0

I am considering to migrate an application to Cloud Foundry since I'm tired of managing my server on my own. In my current application I use Spring Security and sessions to handle my user logins. I am however clueless on how to change my code so Cloud Foundry's multiple instances support my user logged in in a somehow stateless way (but using a token). I have looked into UAA, but it seems that this is for cloud foundry users, not users of my application.

Something OAUTH2-like seems to be a solution, but it seems I would have to rely on third parties if I want to do it in a developer-friendly way.
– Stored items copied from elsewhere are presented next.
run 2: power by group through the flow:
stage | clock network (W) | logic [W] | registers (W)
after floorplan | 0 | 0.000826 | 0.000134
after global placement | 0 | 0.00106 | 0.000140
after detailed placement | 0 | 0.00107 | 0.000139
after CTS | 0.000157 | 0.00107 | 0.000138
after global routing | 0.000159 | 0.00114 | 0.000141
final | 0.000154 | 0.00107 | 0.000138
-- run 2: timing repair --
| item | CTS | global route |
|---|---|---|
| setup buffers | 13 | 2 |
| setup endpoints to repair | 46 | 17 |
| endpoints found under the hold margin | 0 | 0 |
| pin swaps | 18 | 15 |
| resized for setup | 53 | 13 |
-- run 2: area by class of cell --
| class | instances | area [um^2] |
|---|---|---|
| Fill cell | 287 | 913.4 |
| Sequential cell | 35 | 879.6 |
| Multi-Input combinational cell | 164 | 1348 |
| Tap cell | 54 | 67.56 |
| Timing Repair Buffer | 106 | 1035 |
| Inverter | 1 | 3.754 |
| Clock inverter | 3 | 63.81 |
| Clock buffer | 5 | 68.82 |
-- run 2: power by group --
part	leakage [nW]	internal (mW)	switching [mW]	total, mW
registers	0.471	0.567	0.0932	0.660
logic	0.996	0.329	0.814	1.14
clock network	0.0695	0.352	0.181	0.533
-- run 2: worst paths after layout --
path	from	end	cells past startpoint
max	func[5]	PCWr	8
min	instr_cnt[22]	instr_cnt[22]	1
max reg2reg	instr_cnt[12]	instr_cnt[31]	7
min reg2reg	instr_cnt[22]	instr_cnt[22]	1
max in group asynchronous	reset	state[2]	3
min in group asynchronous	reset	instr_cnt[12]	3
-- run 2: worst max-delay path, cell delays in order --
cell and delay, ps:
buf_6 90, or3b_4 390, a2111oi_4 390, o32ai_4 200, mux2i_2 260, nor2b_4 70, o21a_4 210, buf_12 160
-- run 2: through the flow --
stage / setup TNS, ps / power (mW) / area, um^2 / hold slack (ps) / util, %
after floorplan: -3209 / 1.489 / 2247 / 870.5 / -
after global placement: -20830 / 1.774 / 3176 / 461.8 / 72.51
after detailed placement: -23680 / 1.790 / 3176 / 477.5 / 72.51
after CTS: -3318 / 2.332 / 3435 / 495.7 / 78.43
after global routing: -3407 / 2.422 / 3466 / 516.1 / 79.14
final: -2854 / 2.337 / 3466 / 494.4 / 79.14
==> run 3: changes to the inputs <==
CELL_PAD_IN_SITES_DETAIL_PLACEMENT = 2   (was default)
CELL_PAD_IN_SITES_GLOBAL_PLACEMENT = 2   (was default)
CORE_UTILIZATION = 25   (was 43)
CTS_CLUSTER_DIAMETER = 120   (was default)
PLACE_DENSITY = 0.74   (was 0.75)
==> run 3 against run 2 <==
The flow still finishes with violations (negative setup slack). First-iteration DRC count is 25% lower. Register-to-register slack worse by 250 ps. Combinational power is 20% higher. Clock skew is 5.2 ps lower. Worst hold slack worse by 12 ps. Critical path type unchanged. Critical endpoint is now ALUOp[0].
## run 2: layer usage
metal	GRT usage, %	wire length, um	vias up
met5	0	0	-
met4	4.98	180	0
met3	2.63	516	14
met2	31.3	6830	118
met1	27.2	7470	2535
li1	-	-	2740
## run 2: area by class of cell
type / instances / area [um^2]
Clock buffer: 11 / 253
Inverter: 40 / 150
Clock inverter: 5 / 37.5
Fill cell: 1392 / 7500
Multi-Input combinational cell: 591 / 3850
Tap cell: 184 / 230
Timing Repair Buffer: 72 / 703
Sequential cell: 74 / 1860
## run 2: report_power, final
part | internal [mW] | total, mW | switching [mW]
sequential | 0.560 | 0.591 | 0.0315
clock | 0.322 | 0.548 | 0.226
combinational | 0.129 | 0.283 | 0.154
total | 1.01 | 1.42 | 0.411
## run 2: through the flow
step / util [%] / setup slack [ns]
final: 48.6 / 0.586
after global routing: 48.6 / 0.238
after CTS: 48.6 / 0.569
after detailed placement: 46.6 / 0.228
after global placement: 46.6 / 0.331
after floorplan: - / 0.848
**src/rtl/mac_pkg.sv**
```systemverilog
`default_nettype none
// ============================================================================
// Module  : mac_pkg
// Brief   : Shared widths and types for the MAC result collector.
// Revision: 1.0 - initial release
// ============================================================================
package mac_pkg;

    localparam int PSUM_WIDTH  = 34;
    localparam int MAC_LATENCY = 3;
    localparam int ACC_WIDTH   = 40;
    localparam int OUT_WIDTH   = 16;

    typedef struct packed {
        logic signed [OUT_WIDTH-1:0] data;
        logic                        sat;
    } res_entry_t;

    typedef struct packed {
        logic valid;
        logic last;
    } tag_t;

endpackage
`default_nettype wire

```
**src/rtl/mac_result_collector_if.sv**
```systemverilog
`default_nettype none
// ============================================================================
// Module  : mac_result_collector_if
// Brief   : Issue-credit and result valid/ready bundle of the result collector.
// Revision: 1.0 - initial release
// ============================================================================
interface mac_result_collector_if #(
    parameter int PSUM_WIDTH = mac_pkg::PSUM_WIDTH,
    parameter int OUT_WIDTH  = mac_pkg::OUT_WIDTH
) ();

    logic                         issue_valid_in;
    logic                         issue_last_in;
    logic                         issue_ready_out;
    logic [PSUM_WIDTH-1:0]        psum_in;
    logic [5:0]                   cfg_shift_in;
    logic                         res_valid_out;
    logic                         res_ready_in;
    logic signed [OUT_WIDTH-1:0]  res_data_out;
    logic                         res_sat_out;

    modport master (
        output issue_valid_in, issue_last_in, psum_in, cfg_shift_in, res_ready_in,
        input  issue_ready_out, res_valid_out, res_data_out, res_sat_out
    );

    modport slave (
        input  issue_valid_in, issue_last_in, psum_in, cfg_shift_in, res_ready_in,
        output issue_ready_out, res_valid_out, res_data_out, res_sat_out
    );

endinterface
`default_nettype wire

```
**src/rtl/mac_result_fifo.sv**
```systemverilog
`default_nettype none
// ============================================================================
// Module  : mac_result_fifo
// Brief   : Synchronous first-word-fall-through FIFO of requantised results.
// Revision: 1.0 - initial release
// ============================================================================
module mac_result_fifo
    import mac_pkg::*;
#(
    parameter int DEPTH = 4
) (
    input  wire logic                     clk,
    input  wire logic                     rst_in,
    input  wire logic                     i_push,
    input  wire res_entry_t               i_push_data,
    input  wire logic                     i_pop,
    output res_entry_t                    o_head,
    output logic [$clog2(DEPTH):0]        o_count
);

    localparam int c_addr_w = $clog2(DEPTH);

    res_entry_t            r_mem [DEPTH];
    logic [c_addr_w-1:0]   r_wr_ptr;
    logic [c_addr_w-1:0]   r_rd_ptr;
    logic [c_addr_w:0]     r_count;
    logic                  w_pop;

    // Popping an empty FIFO is silently ignored.
    assign w_pop = i_pop && (r_count != '0);

    always_ff @(posedge clk) begin
        if (i_push) begin
            r_mem[r_wr_ptr] <= i_push_data;
        end
    end

    always_ff @(posedge clk) begin
        if (rst_in) begin
            r_wr_ptr <= '0;
            r_rd_ptr <= '0;
            r_count  <= '0;
        end else begin
            if (i_push) begin
                r_wr_ptr <= r_wr_ptr + 1'b1;
            end
            if (w_pop) begin
                r_rd_ptr <= r_rd_ptr + 1'b1;
            end
            case ({i_push, w_pop})
                2'b10:   r_count <= r_count + 1'b1;
                2'b01:   r_count <= r_count - 1'b1;
                default: r_count <= r_count;
            endcase
        end
    end

    assign o_head  = (r_count != '0) ? r_mem[r_rd_ptr] : '0;
    assign o_count = r_count;

endmodule
`default_nettype wire

```
**src/rtl/mac_result_collector.sv**
```systemverilog
`default_nettype none
// ============================================================================
// Module  : mac_result_collector
// Brief   : Matures MAC partial sums, accumulates groups, requantises and
//           buffers results while issuing credit to the operand feeder.
// Revision: 1.0 - initial release
// ============================================================================
module mac_result_collector #(
    parameter int PSUM_WIDTH  = mac_pkg::PSUM_WIDTH,
    parameter int MAC_LATENCY = mac_pkg::MAC_LATENCY,
    parameter int ACC_WIDTH   = mac_pkg::ACC_WIDTH,
    parameter int OUT_WIDTH   = mac_pkg::OUT_WIDTH,
    parameter int FIFO_DEPTH  = 4
) (
    input  wire logic               clk,
    input  wire logic               rst_in,
    mac_result_collector_if.slave   bus,
    output logic                    busy_out
);
    import mac_pkg::*;

    localparam int c_cnt_w = $clog2(FIFO_DEPTH) + 1;
    localparam logic signed [ACC_WIDTH:0] c_one = (ACC_WIDTH+1)'(1);
    localparam logic signed [ACC_WIDTH:0] c_max = (c_one <<< (OUT_WIDTH-1)) - c_one;
    localparam logic signed [ACC_WIDTH:0] c_min = ~c_max;

    tag_t                        r_tag [MAC_LATENCY];
    logic signed [ACC_WIDTH-1:0] r_acc;
    logic                        r_acc_nonempty;

    tag_t                        w_mature;
    logic                        w_ready;
    logic                        w_accept;
    logic                        w_push;
    logic [7:0]                  w_inflight_last;
    logic [7:0]                  w_reserved;
    logic                        w_any_valid;
    logic [c_cnt_w-1:0]          w_count;
    logic signed [ACC_WIDTH-1:0] w_sum;
    logic signed [ACC_WIDTH:0]   w_ext;
    logic signed [ACC_WIDTH:0]   w_round;
    logic signed [ACC_WIDTH:0]   w_shifted;
    res_entry_t                  w_entry;
    res_entry_t                  w_head;

    assign w_mature = r_tag[MAC_LATENCY-1];
    assign w_accept = bus.issue_valid_in & w_ready;
    assign w_push   = w_mature.valid & w_mature.last;

    // Every last tag in flight already owns a FIFO slot, so a push never finds it full.
    always_comb begin
        w_inflight_last = '0;
        w_any_valid     = 1'b0;
        for (int i = 0; i < MAC_LATENCY; i++) begin
            w_inflight_last = w_inflight_last + {7'd0, r_tag[i].valid & r_tag[i].last};
            w_any_valid     = w_any_valid | r_tag[i].valid;
        end
    end

    assign w_reserved = 8'(w_count) + w_inflight_last;
    assign w_ready    = (w_reserved < 8'(FIFO_DEPTH));

    // Round half up, then arithmetic shift, one bit wider than the accumulator.
    assign w_sum     = r_acc + {{(ACC_WIDTH-PSUM_WIDTH){bus.psum_in[PSUM_WIDTH-1]}}, bus.psum_in};
    assign w_ext     = {w_sum[ACC_WIDTH-1], w_sum};
    assign w_round   = (bus.cfg_shift_in != 6'd0) ? (c_one << (bus.cfg_shift_in - 6'd1)) : '0;
    assign w_shifted = (w_ext + w_round) >>> bus.cfg_shift_in;

    always_comb begin
        w_entry = '0;
        if (w_shifted > c_max) begin
            w_entry.data = c_max[OUT_WIDTH-1:0];
            w_entry.sat  = 1'b1;
        end else if (w_shifted < c_min) begin
            w_entry.data = c_min[OUT_WIDTH-1:0];
            w_entry.sat  = 1'b1;
        end else begin
            w_entry.data = w_shifted[OUT_WIDTH-1:0];
        end
    end

    always_ff @(posedge clk) begin
        if (rst_in) begin
            for (int i = 0; i < MAC_LATENCY; i++) begin
                r_tag[i] <= '0;
            end
            r_acc          <= '0;
            r_acc_nonempty <= 1'b0;
        end else begin
            r_tag[0] <= '{valid: w_accept, last: w_accept & bus.issue_last_in};
            for (int i = 1; i < MAC_LATENCY; i++) begin
                r_tag[i] <= r_tag[i-1];
            end
            if (w_mature.valid) begin
                if (w_mature.last) begin
                    r_acc          <= '0;
                    r_acc_nonempty <= 1'b0;
                end else begin
                    r_acc          <= w_sum;
                    r_acc_nonempty <= 1'b1;
                end
            end
        end
    end

    // The FIFO entry type is sized by the package OUT_WIDTH.
    mac_result_fifo #(
        .DEPTH (FIFO_DEPTH)
    ) u_fifo (
        .clk         (clk),
        .rst_in      (rst_in),
        .i_push      (w_push),
        .i_push_data (w_entry),
        .i_pop       (bus.res_ready_in),
        .o_head      (w_head),
        .o_count     (w_count)
    );

    assign bus.issue_ready_out = w_ready;
    assign bus.res_valid_out   = (w_count != '0);
    assign bus.res_data_out    = w_head.data;
    assign bus.res_sat_out     = w_head.sat;
    assign busy_out            = w_any_valid | r_acc_nonempty;

endmodule
`default_nettype wire

```
**src/flat_wrapper.sv**
```systemverilog
// flat-port wrapper written by rule: the top's interface ports become plain ports
module mac_result_collector_flat import mac_pkg::*;
#(
    parameter int PSUM_WIDTH  = mac_pkg::PSUM_WIDTH,
    parameter int MAC_LATENCY = mac_pkg::MAC_LATENCY,
    parameter int ACC_WIDTH   = mac_pkg::ACC_WIDTH,
    parameter int OUT_WIDTH   = mac_pkg::OUT_WIDTH,
    parameter int FIFO_DEPTH  = 4
)
  (clk, rst_in, busy_out, bus_issue_valid_in, bus_issue_last_in, bus_psum_in, bus_cfg_shift_in, bus_res_ready_in, bus_issue_ready_out, bus_res_valid_out, bus_res_data_out, bus_res_sat_out);
  mac_result_collector_if #(.PSUM_WIDTH(PSUM_WIDTH), .OUT_WIDTH(OUT_WIDTH)) bus_i ();
  input  wire logic clk;
  input  wire logic rst_in;
  output logic busy_out;
  input wire logic [$bits(bus_i.issue_valid_in)-1:0] bus_issue_valid_in;
  input wire logic [$bits(bus_i.issue_last_in)-1:0] bus_issue_last_in;
  input wire logic [$bits(bus_i.psum_in)-1:0] bus_psum_in;
  input wire logic [$bits(bus_i.cfg_shift_in)-1:0] bus_cfg_shift_in;
  input wire logic [$bits(bus_i.res_ready_in)-1:0] bus_res_ready_in;
  output wire logic [$bits(bus_i.issue_ready_out)-1:0] bus_issue_ready_out;
  output wire logic [$bits(bus_i.res_valid_out)-1:0] bus_res_valid_out;
  output wire logic [$bits(bus_i.res_data_out)-1:0] bus_res_data_out;
  output wire logic [$bits(bus_i.res_sat_out)-1:0] bus_res_sat_out;
  assign bus_i.issue_valid_in = bus_issue_valid_in;
  assign bus_i.issue_last_in = bus_issue_last_in;
  assign bus_i.psum_in = bus_psum_in;
  assign bus_i.cfg_shift_in = bus_cfg_shift_in;
  assign bus_i.res_ready_in = bus_res_ready_in;
  assign bus_issue_ready_out = bus_i.issue_ready_out;
  assign bus_res_valid_out = bus_i.res_valid_out;
  assign bus_res_data_out = bus_i.res_data_out;
  assign bus_res_sat_out = bus_i.res_sat_out;
  mac_result_collector #(.PSUM_WIDTH(PSUM_WIDTH), .MAC_LATENCY(MAC_LATENCY), .ACC_WIDTH(ACC_WIDTH), .OUT_WIDTH(OUT_WIDTH), .FIFO_DEPTH(FIFO_DEPTH)) u_core (.clk(clk), .rst_in(rst_in), .bus(bus_i), .busy_out(busy_out));
endmodule
```
==> src/rtl/muldiv_cycle_counter.sv <==
// muldiv_cycle_counter: loadable down-counter timing the Mult/Div iterations.
// Latency: load/decrement visible the cycle after the edge; zero flag is combinational from the count.
// Backpressure: none; en holds the count when low.
// Ports: clk, reset (sync, active-high), load + load_val, en (decrement), zero (count == 0).
module muldiv_cycle_counter
  import muldiv_pkg::*;
#(
  parameter int CNT_W = 6
) (
  input  logic             clk,
  input  logic             reset,
  input  logic             load,
  input  logic [CNT_W-1:0] load_val,
  input  logic             en,
  output logic             zero
);

  logic [CNT_W-1:0] cnt;

  // Load wins over decrement; the count saturates at zero so a stray enable
  // after expiry cannot wrap it.
  always_ff @(posedge clk) begin
    if (reset) begin
      cnt <= '0;
    end else if (load) begin
      cnt <= load_val;
    end else if (en && (cnt != '0)) begin
      cnt <= cnt - 1'b1;
    end
  end

  assign zero = (cnt == '0);

endmodule

==> src/rtl/muldiv_sequencer.sv <==
// muldiv_sequencer: runs one MULT/DIV at a time on the shared Mult/Div units and drives HI/LO writes.
// Latency: start pulse 1 cycle after accept, HI/LO write at N+2, done at N+3, ready again at N+4 (N = unit iterations);
// Backpressure: req_ready only in IDLE, requests while busy are ignored (requester holds req_valid).
// Ports: req_valid/req_op/b_operand from control, flush abort; mult_start/div_start to the units;
//        hi_sel/lo_sel/hi_write/lo_write to HI/LO; busy/done/div_zero_exc status.
module muldiv_sequencer
  import muldiv_pkg::*;
#(
  parameter int MULT_CYCLES = 32,
  parameter int DIV_CYCLES  = 32,
  parameter int CNT_W       = 6
) (
  input  logic        clk,
  input  logic        reset,
  input  logic        req_valid,
  input  logic        req_op,
  input  logic [31:0] b_operand,
  input  logic        flush,
  output logic        req_ready,
  output logic        mult_start,
  output logic        div_start,
  output logic        hi_sel,
  output logic        lo_sel,
  output logic        hi_write,
  output logic        lo_write,
  output logic        busy,
  output logic        done,
  output logic        div_zero_exc
);

  // RUN is entered with the count at N-1 and left on the cycle it reads 0,
  // which makes RUN exactly N cycles long.
  localparam logic [CNT_W-1:0] MULT_LOAD = CNT_W'(MULT_CYCLES - 1);
  localparam logic [CNT_W-1:0] DIV_LOAD  = CNT_W'(DIV_CYCLES - 1);

  state_t           state;
  state_t           state_nxt;
  logic             op_q;
  logic             op_nxt;
  logic             write_q;
  logic             cnt_load;
  logic             cnt_en;
  logic             cnt_zero;
  logic [CNT_W-1:0] cnt_load_val;

  // Next-state and op-latch decision. flush forces IDLE from anywhere, which
  // also blocks acceptance while idle.
  always_comb begin
    state_nxt = state;
    op_nxt    = op_q;
    if (flush) begin
      state_nxt = ST_IDLE;
    end else begin
      case (state)
        ST_IDLE: begin
          if (req_valid) begin
            op_nxt = req_op;
            // A zero divisor never starts the divider; it becomes an exception.
            if ((req_op == OP_DIV) && (b_operand == 32'd0)) begin
              state_nxt = ST_EXC;
            end else begin
              state_nxt = ST_START;
            end
          end
        end
        ST_START: state_nxt = ST_RUN;
        ST_RUN:   if (cnt_zero) state_nxt = ST_WRITE;
        ST_WRITE: state_nxt = ST_DONE;
        ST_DONE:  state_nxt = ST_IDLE;
        ST_EXC:   state_nxt = ST_IDLE;
        default:  state_nxt = ST_IDLE;
      endcase
    end
  end

  // The counter is only armed from START; a flush in START leaves it alone.
  assign cnt_load     = (state == ST_START) && !flush;
  assign cnt_en       = (state == ST_RUN) && !flush;
  assign cnt_load_val = (op_q == OP_DIV) ? DIV_LOAD : MULT_LOAD;

  muldiv_cycle_counter #(
    .CNT_W (CNT_W)
  ) u_cycle_counter (
    .clk      (clk),
    .reset    (reset),
    .load     (cnt_load),
    .load_val (cnt_load_val),
    .en       (cnt_en),
    .zero     (cnt_zero)
  );

  // State, op latch and state-decoded outputs. Outputs are decoded from the
  // next state so the registered copies line up with the state they describe.
  always_ff @(posedge clk) begin
    if (reset) begin
      state        <= ST_IDLE;
      op_q         <= OP_MULT;
      req_ready    <= 1'b1;
      busy         <= 1'b0;
      mult_start   <= 1'b0;
      div_start    <= 1'b0;
      write_q      <= 1'b0;
      done         <= 1'b0;
      div_zero_exc <= 1'b0;
    end else begin
      state        <= state_nxt;
      op_q         <= op_nxt;
      req_ready    <= (state_nxt == ST_IDLE);
      busy         <= (state_nxt != ST_IDLE);
      mult_start   <= (state_nxt == ST_START) && (op_nxt == OP_MULT);
      div_start    <= (state_nxt == ST_START) && (op_nxt == OP_DIV);
      write_q      <= (state_nxt == ST_WRITE);
      done         <= (state_nxt == ST_DONE);
      div_zero_exc <= (state_nxt == ST_EXC);
    end
  end

  // Selects follow the latched op in every state, so they are steady from
  // START through DONE.
  assign hi_sel = op_to_sel(op_q);
  assign lo_sel = op_to_sel(op_q);

  // A flush arriving in WRITE must stop the HI/LO update in that same cycle.
  assign hi_write = write_q && !flush;
  assign lo_write = write_q && !flush;

endmodule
The Cloud Foundry (or Pivotal Web Services in this case) documentation is also quite unclear on the matter.

When looking at the Spring Cloud documentation, I do find information on how to use OAUTH2 providers like Github to do things like Authentication, but it doesn't show how to actually use the Principal or how to handle stuff like Authorization (role-based).

I assume there are ways to run my own OAUTH2 service, and that would be the recommended solution, but again, there's quite a lack of documentation.

Can anyone give me some pointers?

Kristof
  • 1,684
  • 2
  • 23
  • 49

2 Answers2

1

A couple of key questions here are where is your user store currently? And what do you want to do with it moving forwards?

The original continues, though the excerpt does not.